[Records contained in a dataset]
══════
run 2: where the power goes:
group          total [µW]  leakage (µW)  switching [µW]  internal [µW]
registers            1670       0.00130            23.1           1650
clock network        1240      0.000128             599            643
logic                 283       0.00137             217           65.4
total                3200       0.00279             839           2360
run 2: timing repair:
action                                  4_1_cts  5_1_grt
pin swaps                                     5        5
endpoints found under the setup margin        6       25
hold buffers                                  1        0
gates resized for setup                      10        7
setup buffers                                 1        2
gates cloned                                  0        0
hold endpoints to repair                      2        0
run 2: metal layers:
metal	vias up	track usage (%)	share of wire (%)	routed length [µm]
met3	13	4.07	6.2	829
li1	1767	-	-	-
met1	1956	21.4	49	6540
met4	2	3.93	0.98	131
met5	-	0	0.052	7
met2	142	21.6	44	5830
$ cat config.mk
export PLATFORM = sky130hd
export DESIGN_NAME = aeis_status
export DESIGN_NICKNAME = d
export VERILOG_FILES = /design/src/verilog/aeis_pkg.sv /design/src/verilog/aeis_status.sv
export SDC_FILE = /design/constraint.sdc
export NUM_CORES = 1
export LEC_CHECK = 0
export BUFFER_PORTS_ARGS = -buffer_cell sky130_fd_sc_hd__buf_2
export CORE_ASPECT_RATIO = 1.5
export CORE_UTILIZATION = 48
export DETAILED_ROUTE_END_ITERATION = 8
export GPL_TIMING_DRIVEN = 1
export PLACE_DENSITY = 0.73
export SLEW_MARGIN = 0
export SYNTH_ARGS = -nofsm -noshare
export SYNTH_HDL_FRONTEND = slang
export SYNTH_SLANG_ARGS = --single-unit
export TNS_END_PERCENT = 50
$ cat constraint.sdc
create_clock -name pclk -period 1.75 [get_ports pclk]
set_clock_uncertainty 0.05 [all_clocks]
set_input_delay 0.175 -clock pclk [delete_from_list [all_inputs] [get_ports pclk]]
set_output_delay 0.175 -clock pclk [all_outputs]
set_load 0.03 [all_outputs]
$ cat src/verilog/aeis_pkg.sv
// aeis_pkg: register map, field positions and carrier types for the
// per-axis error, interrupt-factor and input-level status block.
// assumes an apb master on pclk and a motion core on the same clock.
//
// Summary of operation
// any error bit 0..6 set raises that axis error flag in main status
// bit 0 sets on positive drive when position reaches positive compare
// bit 1 sets on negative drive when position at or below negative compare
// bits 2 and 3 set while positive or negative hard limit is active
// bit 4 sets while servo alarm input is at its configured active level
// bit 5 sets when active-low emergency input is low
// bit 6, x axis of main chip only, sets on any sub chip error
// an active limit while driving ends pulses, decelerating or immediately
// soft limit bits never set while driving in the opposite direction
// reads return the copy of the most recently selected axis
// host selects the read axis with command 0f, nothing else happens; the code selects on any command code whose axis bits [9:8] are nonzero
// latched errors hold until next drive command or clear command 25h
// host enables each interrupt factor separately; disabled ones stay quiet
// factor bits 1..4 latch on the four compare crossings
// bit 5 on cruise end, bit 6 on cruise begin, bit 7 on drive end
// an enabled factor sets its bit and pulls the interrupt output low
// reading the interrupting axis factor register clears it, output high
// with 8-bit bus, reading the low byte clears all factor bits
// input level bits read 0 for a low pin and 1 for a high pin
// input level layout: stops, emergency, ext drive, inpos, alarm, gp, limits
// inputs other than limits readable as general inputs when unused
// interrupt output stays low while any enabled factor of either axis is set
`default_nettype none
package aeis_pkg;
   localparam int unsigned AEIS_AXES = 2;
   // register byte addresses
   localparam logic [7:0] AEIS_ERR_ADDR   = 8'h00;
   localparam logic [7:0] AEIS_IRQF_ADDR  = 8'h04;
   localparam logic [7:0] AEIS_XIN_ADDR   = 8'h08;
   localparam logic [7:0] AEIS_YIN_ADDR   = 8'h0c;
   localparam logic [7:0] AEIS_CMD_ADDR   = 8'h10;
   localparam logic [7:0] AEIS_IEN_ADDR   = 8'h14;
   localparam logic [7:0] AEIS_CFG_ADDR   = 8'h18;
   localparam logic [7:0] AEIS_MAIN_ADDR  = 8'h1c;
   // command register fields: [7:0] code, [9:8] axis assignment
   localparam logic [7:0] AEIS_CMD_AXIS_SEL = 8'h0f;
   localparam logic [7:0] AEIS_CMD_CLEAR    = 8'h25;
   localparam logic [7:0] AEIS_CMD_DRV_LO   = 8'h20;
   localparam logic [7:0] AEIS_CMD_DRV_HI   = 8'h23;
   localparam int unsigned AEIS_CMD_AX_LSB  = 8;
   // config register per axis byte: bit0 alarm active high, bit1 sl enable,
   // bit2 limit active high, bit3 immediate stop on limit
   localparam int unsigned AEIS_CFG_ALM_HI  = 0;
   localparam int unsigned AEIS_CFG_SL_EN   = 1;
   localparam int unsigned AEIS_CFG_LMT_HI  = 2;
   localparam int unsigned AEIS_CFG_LMT_IMM = 3;
   // error bit positions
   localparam int unsigned AEIS_E_SLP  = 0;
   localparam int unsigned AEIS_E_SLN  = 1;
   localparam int unsigned AEIS_E_HLP  = 2;
   localparam int unsigned AEIS_E_HLN  = 3;
   localparam int unsigned AEIS_E_ALM  = 4;
   localparam int unsigned AEIS_E_EMG  = 5;
   localparam int unsigned AEIS_E_SUB  = 6;
   localparam logic [15:0] AEIS_ERR_RST  = 16'h0000;
   localparam logic [15:0] AEIS_IRQF_RST = 16'h0000;
   localparam logic [7:0]  AEIS_IEN_RST  = 8'h00;
   localparam logic [7:0]  AEIS_CFG_RST  = 8'h00;
   localparam logic [31:0] AEIS_UNMAPPED = 32'h0000_0000;

   // events and levels from the motion core for one axis
   typedef struct packed {
      logic        drv_pos;      // driving in + direction
      logic        drv_neg;      // driving in - direction
      logic        ge_cpos;      // position >= positive compare
      logic        le_cneg;      // position <= negative compare
      logic        gt_cneg_evt;  // crossed above negative compare
      logic        lt_cneg_evt;  // crossed below negative compare
      logic        lt_cpos_evt;  // crossed below positive compare
      logic        gt_cpos_evt;  // crossed above positive compare
      logic        cruise_end_evt;
      logic        cruise_begin_evt;
      logic        drive_done_evt;
   } aeis_core_t;

   // raw input pins for one axis
   typedef struct packed {
      logic [5:0] general_input;     // general inputs 5..0
      logic       neg_limit_input;
      logic       pos_limit_input;
      logic       servo_fault_input;
      logic       in_position_input;
      logic       ext_drive_neg_input;
      logic       ext_drive_pos_input;
      logic [2:0] stop_input;        // stop inputs 2..0
   } aeis_pins_t;

   // stop request back to the pulse generator
   typedef struct packed {
      logic decel;
      logic sudden;
   } aeis_stop_t;
endpackage
`default_nettype wire

$ cat src/verilog/aeis_status.sv
// aeis_status: per-axis error status, interrupt factor and input levels,
// reached over apb. pins are asynchronous and pass two flip-flops.
// assumes the motion core drives its event struct on pclk.
//
// The placing of the registers and the APB interface to the registers were left to the implementer.
`default_nettype none
module aeis_status
   import aeis_pkg::*;
#(
   parameter int unsigned SYNC_STAGES = 2
)(
   input  wire logic                pclk,          // apb clock
   input  wire logic                presetn,       // async reset, low
   input  wire logic                psel,          // apb select
   input  wire logic                penable,       // apb access phase
   input  wire logic                pwrite,        // apb direction
   input  wire logic [7:0]          paddr,         // apb byte address
   input  wire logic [31:0]         pwdata,        // apb write data
   input  wire logic [3:0]          pstrb,         // apb byte strobes
   output logic [31:0]              prdata,        // apb read data
   output logic                     pready,        // apb ready
   output logic                     pslverr,       // apb error
   input  wire aeis_core_t [1:0]    core,          // motion core events
   input  wire aeis_pins_t [1:0]    pins,          // raw axis pins
   input  wire logic                emergency_halt_input, // low = halt
   input  wire logic                subchip_fault_in, // sub chip error
   input  wire logic                is_main_chip,  // multichip main
   input  wire logic                bus8_mode,     // 8-bit host bus
   output aeis_stop_t [1:0]         stop_req,      // stop request
   output logic [1:0]               axis_err_flag, // error flag per axis
   output logic                     irq_out_low    // interrupt, low
);
   if (SYNC_STAGES != 2)
   begin : g_bad_sync
      $error("aeis_status: only two sync stages supported");
   end

   ////////////////////////////////////////////////////////////////////////
   // pin synchroniser
   localparam int unsigned PW = $bits(aeis_pins_t) * 2 + 1;
   logic [PW-1:0] sync_a;
   logic [PW-1:0] sync_b;
   always_ff @(posedge pclk or negedge presetn)
   begin
      if (!presetn)
      begin
         // idle pin levels, so no error latches right after reset
         sync_a <= '1;
         sync_b <= '1;
      end
      else
      begin
         sync_a <= {emergency_halt_input, pins};
         sync_b <= sync_a;
      end
   end
   aeis_pins_t [1:0] pin_s;
   logic             emg_s;
   assign {emg_s, pin_s} = sync_b;

   ////////////////////////////////////////////////////////////////////////
   // apb decode
   logic        wr_en;
   logic        rd_en;
   logic [7:0]  cmd_code;
   logic [1:0]  cmd_axes;
   logic        drive_cmd;
   logic        clear_cmd;
   assign wr_en = psel && penable && pwrite;
   assign rd_en = psel && penable && !pwrite;
   assign cmd_code = pwdata[7:0];
   assign cmd_axes = pwdata[AEIS_CMD_AX_LSB+1:AEIS_CMD_AX_LSB];
   assign drive_cmd = wr_en && paddr == AEIS_CMD_ADDR && pstrb[0] &&
                      cmd_code >= AEIS_CMD_DRV_LO &&
                      cmd_code <= AEIS_CMD_DRV_HI;
   assign clear_cmd = wr_en && paddr == AEIS_CMD_ADDR && pstrb[0] &&
                      cmd_code == AEIS_CMD_CLEAR;

   function automatic logic mapped(input logic [7:0] a);
      mapped = a == AEIS_ERR_ADDR || a == AEIS_IRQF_ADDR ||
               a == AEIS_XIN_ADDR || a == AEIS_YIN_ADDR ||
               a == AEIS_CMD_ADDR || a == AEIS_IEN_ADDR ||
               a == AEIS_CFG_ADDR || a == AEIS_MAIN_ADDR;
   endfunction

   ////////////////////////////////////////////////////////////////////////
   // axis select and control registers
   logic        sel_axis;
   logic [15:0] irq_en;
   logic [15:0] cfg;
   always_ff @(posedge pclk or negedge presetn)
   begin
      if (!presetn)
         sel_axis <= 1'b0;
      else if (wr_en && paddr == AEIS_CMD_ADDR && pstrb[1] &&
               cmd_axes != 2'b00)
         sel_axis <= cmd_axes == 2'b10;
   end
   always_ff @(posedge pclk or negedge presetn)
   begin
      if (!presetn)
      begin
         irq_en <= {AEIS_IEN_RST, AEIS_IEN_RST};
         cfg    <= {AEIS_CFG_RST, AEIS_CFG_RST};
      end
      else if (wr_en)
      begin
         if (paddr == AEIS_IEN_ADDR)
         begin
            if (pstrb[0])
               irq_en[7:0] <= pwdata[7:0];
            if (pstrb[1])
               irq_en[15:8] <= pwdata[15:8];
         end
         if (paddr == AEIS_CFG_ADDR)
         begin
            if (pstrb[0])
               cfg[7:0] <= pwdata[7:0];
            if (pstrb[1])
               cfg[15:8] <= pwdata[15:8];
         end
      end
   end

   ////////////////////////////////////////////////////////////////////////
   // per-axis error status and interrupt factors
   logic [1:0][15:0] err_stat;
   logic [1:0][15:0] irq_fac;
   logic [1:0]       fac_rd;
   logic             irqf_read;
   assign irqf_read = rd_en && paddr == AEIS_IRQF_ADDR &&
                      (bus8_mode || pstrb == 4'h0 || 1'b1);

   genvar g;
   generate
      for (g = 0; g < 2; g++)
      begin : g_axis
         logic [7:0]  c;
         logic        lmt_p;
         logic        lmt_n;
         logic        alm;
         logic [15:0] err_set;
         logic [15:0] fac_set;
         assign c = cfg[g*8 +: 8];
         assign lmt_p = pin_s[g].pos_limit_input == c[AEIS_CFG_LMT_HI];
         assign lmt_n = pin_s[g].neg_limit_input == c[AEIS_CFG_LMT_HI];
         assign alm = pin_s[g].servo_fault_input == c[AEIS_CFG_ALM_HI];
         always_comb
         begin
            err_set = 16'h0000;
            err_set[AEIS_E_SLP] = c[AEIS_CFG_SL_EN] && core[g].drv_pos &&
                                  core[g].ge_cpos;
            err_set[AEIS_E_SLN] = c[AEIS_CFG_SL_EN] && core[g].drv_neg &&
                                  core[g].le_cneg;
            err_set[AEIS_E_HLP] = lmt_p;
            err_set[AEIS_E_HLN] = lmt_n;
            err_set[AEIS_E_ALM] = alm;
            err_set[AEIS_E_EMG] = !emg_s;
            err_set[AEIS_E_SUB] = (g == 0) && is_main_chip &&
                                  subchip_fault_in;
         end
         always_comb
         begin
            fac_set = 16'h0000;
            fac_set[1] = core[g].gt_cneg_evt;
            fac_set[2] = core[g].lt_cneg_evt;
            fac_set[3] = core[g].lt_cpos_evt;
            fac_set[4] = core[g].gt_cpos_evt;
            fac_set[5] = core[g].cruise_end_evt;
            fac_set[6] = core[g].cruise_begin_evt;
            fac_set[7] = core[g].drive_done_evt;
            fac_set[7:0] = fac_set[7:0] & irq_en[g*8 +: 8];
         end
         // set wins over the clear in the same cycle
         always_ff @(posedge pclk or negedge presetn)
         begin
            if (!presetn)
               err_stat[g] <= AEIS_ERR_RST;
            else if ((drive_cmd || clear_cmd) && cmd_axes[g])
               err_stat[g] <= err_set;
            else
               err_stat[g] <= err_stat[g] | err_set;
         end
         assign fac_rd[g] = irqf_read && sel_axis == 1'(g);
         always_ff @(posedge pclk or negedge presetn)
         begin
            if (!presetn)
               irq_fac[g] <= AEIS_IRQF_RST;
            else if (fac_rd[g])
               irq_fac[g] <= fac_set;
            else
               irq_fac[g] <= irq_fac[g] | fac_set;
         end
         always_ff @(posedge pclk or negedge presetn)
         begin
            if (!presetn)
            begin
               axis_err_flag[g] <= 1'b0;
               stop_req[g]      <= '0;
            end
            else
            begin
               axis_err_flag[g] <= |err_stat[g][6:0];
               stop_req[g].sudden <= (|err_set[3:0]) &&
                  (core[g].drv_pos || core[g].drv_neg) &&
                  c[AEIS_CFG_LMT_IMM];
               stop_req[g].decel <= (|err_set[3:0]) &&
                  (core[g].drv_pos || core[g].drv_neg) &&
                  !c[AEIS_CFG_LMT_IMM];
            end
         end
      end
   endgenerate

   ////////////////////////////////////////////////////////////////////////
   // interrupt output
   always_ff @(posedge pclk or negedge presetn)
   begin
      if (!presetn)
         irq_out_low <= 1'b1;
      else
         irq_out_low <= !(|(irq_fac[0][7:0] & irq_en[7:0]) ||
                          |(irq_fac[1][7:0] & irq_en[15:8]));
   end

   ////////////////////////////////////////////////////////////////////////
   // input level views
   function automatic logic [15:0] levels(input aeis_pins_t p,
                                          input logic emergency_halt_err);
      levels = {p.neg_limit_input, p.pos_limit_input, p.general_input,
                p.servo_fault_input, p.in_position_input,
                p.ext_drive_neg_input, p.ext_drive_pos_input,
                emergency_halt_err, p.stop_input};
   endfunction

   ////////////////////////////////////////////////////////////////////////
   // apb read and response
   logic [31:0] next_prdata;
   always_comb
   begin
      next_prdata = AEIS_UNMAPPED;
      unique case (paddr)
         AEIS_ERR_ADDR:  next_prdata = {16'h0000, err_stat[sel_axis]};
         AEIS_IRQF_ADDR: next_prdata = {16'h0000, irq_fac[sel_axis]};
         AEIS_XIN_ADDR:  next_prdata = {16'h0000, levels(pin_s[0], emg_s)};
         AEIS_YIN_ADDR:  next_prdata = {16'h0000, levels(pin_s[1], 1'b0)};
         AEIS_CMD_ADDR:  next_prdata = {31'h0, sel_axis};
         AEIS_IEN_ADDR:  next_prdata = {16'h0000, irq_en};
         AEIS_CFG_ADDR:  next_prdata = {16'h0000, cfg};
         AEIS_MAIN_ADDR: next_prdata = {30'h0, axis_err_flag};
         default:        next_prdata = AEIS_UNMAPPED;
      endcase
   end
   always_ff @(posedge pclk or negedge presetn)
   begin
      if (!presetn)
      begin
         prdata  <= 32'h0000_0000;
         pready  <= 1'b0;
         pslverr <= 1'b0;
      end
      else
      begin
         pready  <= psel && !penable;
         pslverr <= psel && !penable && !mapped(paddr);
         if (psel && !penable && !pwrite)
            prdata <= next_prdata;
      end
   end
endmodule
`default_nettype wire

==> reports/qor.csv <==
stage;metric;value;unit
outcome;status;complete, no violations;
clock_tree;buffer count from post-CTS setup fixing;0;
global_routing;GRT Util Overall;0.263;
setup_path;worst path bufs/invs;0;
setup_path;Top delay family on crit path;multiplexers;
drt;vias per cell;5.60;
synth;Netlist cell types;55;
synth;Synth warnings;0;
setup_path;Crit-path slowest cell;dfrtp_2;
cells_and_area;share of cells above drive strength 1;0.474;
global_routing;initial antenna violation count;0;
die;core area;12100;sq um
synth;Syn Area/Cell;14.1;sq um
timing;fin crit share;0.963;
cells_and_area;n_diodes;0;
setup_path;crit-path cells;mux2_2, mux4_2, o211ai_1, nand2_1;
pwr;VDD IR max;638;uV
setup_path;Data arrival, critical path;1.95;ns
setup_path;Critical Path Fanout Max;9;
clock_tree;CTS Buffer Depth;2;
global_routing;vias in the first global route;4810;
pwr;power per standard cell area;970;nW/um^2
synth;sequential element share of the synthesized area;0.628;
hold_path;hold path startpoint;core[7];
placement;Final Wtd Congestion;0.891;
clock_tree;# clock sinks;147;
drt;drt pass-1 iters;5;
clock_tree;CTS buffer count;17;
cells_and_area;Area Overhead vs Synth;35.2;%
clock_tree;clock latency at the later pin of the worst-skew pair;0.42;ns
drt;DR WL/cell;19.9;um
setup_path;CP startpoint kind;flop;
synth;Area contributors post-synth;dfrtp_1 (35%), dfstp_2 (28%), mux2_2 (8.8%);
pwr;leakage power;3.74;nW
timing;Hold Slack;0.0140;ns
clock_tree;Worst-path clk slew;0.06;ns
drt;Total Wirelength;15.8;mm
timing;RSZ-0062 raised after global routing;no;
synth;Top FF cell, synth;dfrtp_1;
drt;DR vias;4467;
die;starting density of the core;0.495;
run;maxcap violations;0;
timing;Final setup violation count;0;
synth;synthesized area;5980;sq um
setup_path;critical path depth;4;
hold_path;Hold Path Cell Cnt;2;
die;die area;12900;sq um
cells_and_area;post-layout util;0.670;
die;IO Pins;146;
placement;PortBufs;110;
timing;final slew viol count;0;
cells_and_area;commonest non-fill, non-tap cell in the layout;buf_2;
setup_path;WP data required;2.01;ns
synth;area leader, netlist;dfrtp_1;
setup_path;CP endpoint kind;flop;
die;Die Wd;93.2;um
synth;Post-synth EDFFs;0;
setup_path;Reg2Reg Capture Point;prdata[1]$_DFFE_PN0P_;
setup_path;worst setup path class;flop to flop;
synth;Post-Syn Instances;424;
timing;Hold Fails Final Rpt;0;
setup_path;Register-to-Register Path Depth;4;
clock_tree;Root Buffer;clkbuf_16;
placement;Detailed Place HPWL;11.0;mm
timing;f_max;593;MHz
synth;ys async rst share;1.00;
setup_path;reg2reg setup slack;0.06;ns
drt;DRC violations left;0;
clock_tree;Max H-tree Level;4;
hold_path;Hold Path End;err_stat[1]$_DFF_PN0_;
global_routing;first-pass GRT wire length;25.2;mm
drt;final antenna-violating net count;0;
cells_and_area;number of nets in the layout;736;
die;Chip Height;139;um
cells_and_area;commonest cells after routing, fill and taps aside;buf_2 (109), dfrtp_1 (83), dlygate4sd3_1 (68);
global_routing;GRT Residual Overflow;0;
die;FP Rows;49;
drt;DRT iter0 DRCs;297;
setup_path;worst r2r src;sel_axis$_DFFE_PN0P_;
synth;#FFs+latches synth;147;
setup_path;slowest cell delay on critical path;0.48;ns
timing;Tmin final;1.69;ns
global_routing;largest net degree at the start of global routing;50;
clock_tree;CTS tree;done;
hold_path;Hold Path Class;input pin to flop;
synth;top-area cell type share of the netlist area;0.351;
[per-stage QoR]
stage	power (mW)	cells	setup slack (ns)	instance area [sq um]	setup TNS, ns
final	7.85	797	0.0644	8090	0
after detailed placement	4.24	697	-0.253	6820	-2.72
after global routing	8.11	797	0.0194	8090	0
after CTS	7.86	796	0.0225	8080	0
after global placement	4.22	697	-0.211	6820	-2.24
after floorplan	3.95	439	0.114	6040	0
[routing by layer]
metal	GRT usage	up-vias	wire (um)
met2	0.441	216	8290
met3	0.0559	44	941
li1	-	1971	-
met1	0.316	2236	6010
met5	0	-	0
met4	0.134	0	592
[state kept, by name, summed over array words and instances (netlist names), 4 cells and up]
register	cells
irq_fac	14
sync_a	31
stop_req	4
err_stat	13
prdata	16
cfg	16
irq_en	16
sync_b	31
[how the worst max path moves through the flow]
stage                    startpoint               endpoint
2_1_floorplan  sel_axis$_DFFE_PN0P_  prdata[1]$_DFFE_PN0P_
3_3_place_gp              pwdata[3]  err_stat[6]$_DFF_PN0_
3_5_place_dp              pwdata[3]  err_stat[1]$_DFF_PN0_
4_1_cts                     penable  prdata[3]$_DFFE_PN0P_
5_1_grt        sel_axis$_DFFE_PN0P_  prdata[1]$_DFFE_PN0P_
6_report       sel_axis$_DFFE_PN0P_  prdata[1]$_DFFE_PN0P_
[cell families after synthesis]
kind of cell    after synthesis  synth area share
flops                       147             0.628
compound gates              102             0.129
simple gates                 80            0.0909
mux                          54             0.109
buf+inv                      34            0.0343
xor+xnor                      6           0.00878
other cells                   1          0.000627
[layout make-up]
class / instances / area (sq um)
Clock inverter: 11 / 97.6
Inverter: 1 / 3.75
Clock buffer: 21 / 483
Fill cell: 920 / 3990
Tap cell: 153 / 191
Sequential cell: 147 / 3760
Multi-Input combinational cell: 258 / 2090
Timing Repair Buffer: 206 / 1470
[what timing repair did]
action,in CTS,in global routing
hold buffers,67,1
pin swaps,0,0
cloned,0,0
resized for setup,1,2
endpoints found under the hold margin,118,1
endpoints found under the setup margin,3,6
[where the power goes]
group	total (mW)	internal, mW	switching [mW]
combinational	0.642	0.310	0.332
sequential	3.67	3.58	0.0831
clock	3.54	2.12	1.41
total	7.85	6.02	1.83
[cell usage after synthesis (all sizes together) (6+ instances only)]
library cell,instances
nor2,6
mux2,47
nand2,22
nor2b,6
dfrtp,84
a31oi,11
o21ai,14
a21oi,7
xnor2,6
and2,8
a22oi,17
dfstp,63
buf,25
nand3,8
clkbuf,8
a21o,6
a22o,29
(Power assumes the default switching activity.)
══════
WHAT IS EXPECTED: Among the records above, a stretch begins at the line containing "assign c = cfg[g*8 +: 8];" and ends at the line containing "err_set[AEIS_E_SLN] = c[AEIS_CFG_SL_EN]". Restate that stretch word for word, and nothing else.

EXPECTED ANSWER:
         assign c = cfg[g*8 +: 8];
         assign lmt_p = pin_s[g].pos_limit_input == c[AEIS_CFG_LMT_HI];
         assign lmt_n = pin_s[g].neg_limit_input == c[AEIS_CFG_LMT_HI];
         assign alm = pin_s[g].servo_fault_input == c[AEIS_CFG_ALM_HI];
         always_comb
         begin
            err_set = 16'h0000;
            err_set[AEIS_E_SLP] = c[AEIS_CFG_SL_EN] && core[g].drv_pos &&
                                  core[g].ge_cpos;
            err_set[AEIS_E_SLN] = c[AEIS_CFG_SL_EN] && core[g].drv_neg &&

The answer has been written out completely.